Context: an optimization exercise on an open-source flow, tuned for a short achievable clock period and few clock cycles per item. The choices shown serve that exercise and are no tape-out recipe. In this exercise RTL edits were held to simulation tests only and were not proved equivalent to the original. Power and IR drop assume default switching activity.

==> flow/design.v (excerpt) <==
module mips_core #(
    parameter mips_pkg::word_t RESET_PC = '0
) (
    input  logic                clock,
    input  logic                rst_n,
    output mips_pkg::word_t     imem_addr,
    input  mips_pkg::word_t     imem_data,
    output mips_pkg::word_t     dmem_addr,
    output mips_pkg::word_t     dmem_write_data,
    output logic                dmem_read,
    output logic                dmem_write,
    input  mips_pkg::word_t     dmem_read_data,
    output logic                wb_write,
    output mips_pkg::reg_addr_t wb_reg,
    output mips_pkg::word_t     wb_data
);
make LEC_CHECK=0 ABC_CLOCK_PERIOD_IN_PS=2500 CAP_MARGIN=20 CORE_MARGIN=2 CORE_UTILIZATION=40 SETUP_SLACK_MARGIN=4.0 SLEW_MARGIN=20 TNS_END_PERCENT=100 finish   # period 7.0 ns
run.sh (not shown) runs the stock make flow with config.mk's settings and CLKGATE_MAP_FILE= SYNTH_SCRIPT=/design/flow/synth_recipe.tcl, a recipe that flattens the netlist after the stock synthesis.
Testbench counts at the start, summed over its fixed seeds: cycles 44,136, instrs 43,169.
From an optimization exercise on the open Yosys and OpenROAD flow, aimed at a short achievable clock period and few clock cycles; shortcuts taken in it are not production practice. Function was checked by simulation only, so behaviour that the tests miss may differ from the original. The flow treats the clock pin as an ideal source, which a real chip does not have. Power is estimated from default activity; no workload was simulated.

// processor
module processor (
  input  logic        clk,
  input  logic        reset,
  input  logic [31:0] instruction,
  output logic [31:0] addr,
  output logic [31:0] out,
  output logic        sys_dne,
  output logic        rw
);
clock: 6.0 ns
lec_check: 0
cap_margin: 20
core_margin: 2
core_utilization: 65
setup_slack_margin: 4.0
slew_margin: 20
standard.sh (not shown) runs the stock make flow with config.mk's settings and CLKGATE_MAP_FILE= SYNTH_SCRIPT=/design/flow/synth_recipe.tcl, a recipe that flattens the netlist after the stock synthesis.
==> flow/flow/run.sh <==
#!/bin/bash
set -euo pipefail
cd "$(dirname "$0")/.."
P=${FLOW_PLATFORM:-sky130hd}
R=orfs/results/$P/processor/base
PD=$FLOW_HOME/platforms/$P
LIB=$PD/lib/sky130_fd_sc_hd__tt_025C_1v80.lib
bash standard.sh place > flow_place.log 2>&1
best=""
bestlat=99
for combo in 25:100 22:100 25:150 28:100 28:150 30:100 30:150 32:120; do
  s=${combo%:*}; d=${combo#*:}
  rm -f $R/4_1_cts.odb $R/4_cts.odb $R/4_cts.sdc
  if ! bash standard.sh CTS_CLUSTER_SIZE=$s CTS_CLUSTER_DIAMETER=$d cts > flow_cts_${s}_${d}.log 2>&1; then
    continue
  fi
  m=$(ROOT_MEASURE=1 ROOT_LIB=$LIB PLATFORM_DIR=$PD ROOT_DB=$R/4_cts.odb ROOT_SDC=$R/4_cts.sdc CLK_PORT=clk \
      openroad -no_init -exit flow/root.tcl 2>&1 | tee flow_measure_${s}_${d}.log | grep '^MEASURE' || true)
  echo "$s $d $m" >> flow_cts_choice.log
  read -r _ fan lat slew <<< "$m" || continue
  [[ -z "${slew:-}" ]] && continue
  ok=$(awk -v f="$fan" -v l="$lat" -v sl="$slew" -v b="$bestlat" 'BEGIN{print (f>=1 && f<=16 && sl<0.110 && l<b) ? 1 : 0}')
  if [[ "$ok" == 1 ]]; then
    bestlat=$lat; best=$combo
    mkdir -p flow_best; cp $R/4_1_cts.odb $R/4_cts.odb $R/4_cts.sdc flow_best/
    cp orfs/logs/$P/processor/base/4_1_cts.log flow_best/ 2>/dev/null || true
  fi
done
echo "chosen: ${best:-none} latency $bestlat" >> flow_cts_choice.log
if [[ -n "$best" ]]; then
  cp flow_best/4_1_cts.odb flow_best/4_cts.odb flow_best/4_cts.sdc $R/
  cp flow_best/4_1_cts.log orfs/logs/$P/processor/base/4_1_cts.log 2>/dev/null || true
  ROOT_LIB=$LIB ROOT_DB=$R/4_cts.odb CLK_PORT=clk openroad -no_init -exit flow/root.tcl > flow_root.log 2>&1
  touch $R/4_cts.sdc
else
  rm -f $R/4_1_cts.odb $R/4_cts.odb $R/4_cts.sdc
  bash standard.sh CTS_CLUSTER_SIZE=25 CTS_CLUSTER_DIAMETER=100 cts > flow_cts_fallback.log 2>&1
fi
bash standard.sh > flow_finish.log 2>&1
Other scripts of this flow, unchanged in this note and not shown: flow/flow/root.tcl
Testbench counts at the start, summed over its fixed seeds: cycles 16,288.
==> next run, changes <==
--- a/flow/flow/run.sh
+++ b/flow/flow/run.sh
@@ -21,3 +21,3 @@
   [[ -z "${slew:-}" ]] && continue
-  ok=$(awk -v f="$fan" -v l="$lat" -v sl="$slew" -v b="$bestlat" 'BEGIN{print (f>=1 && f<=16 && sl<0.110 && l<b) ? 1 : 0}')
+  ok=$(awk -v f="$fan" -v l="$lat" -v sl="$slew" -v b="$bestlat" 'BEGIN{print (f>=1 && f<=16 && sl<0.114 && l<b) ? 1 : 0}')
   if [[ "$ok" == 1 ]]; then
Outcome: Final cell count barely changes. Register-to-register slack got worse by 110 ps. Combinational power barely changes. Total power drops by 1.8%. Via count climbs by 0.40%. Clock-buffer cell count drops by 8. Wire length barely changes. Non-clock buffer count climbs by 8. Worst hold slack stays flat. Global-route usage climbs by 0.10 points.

========================================

### Exercise brief
Show, from the entries above, every line that includes the string "tests".

### Answer space
Context: an optimization exercise on an open-source flow, tuned for a short achievable clock period and few clock cycles per item. The choices shown serve that exercise and are no tape-out recipe. In this exercise RTL edits were held to simulation tests only and were not proved equivalent to the original. Power and IR drop assume default switching activity.
From an optimization exercise on the open Yosys and OpenROAD flow, aimed at a short achievable clock period and few clock cycles; shortcuts taken in it are not production practice. Function was checked by simulation only, so behaviour that the tests miss may differ from the original. The flow treats the clock pin as an ideal source, which a real chip does not have. Power is estimated from default activity; no workload was simulated.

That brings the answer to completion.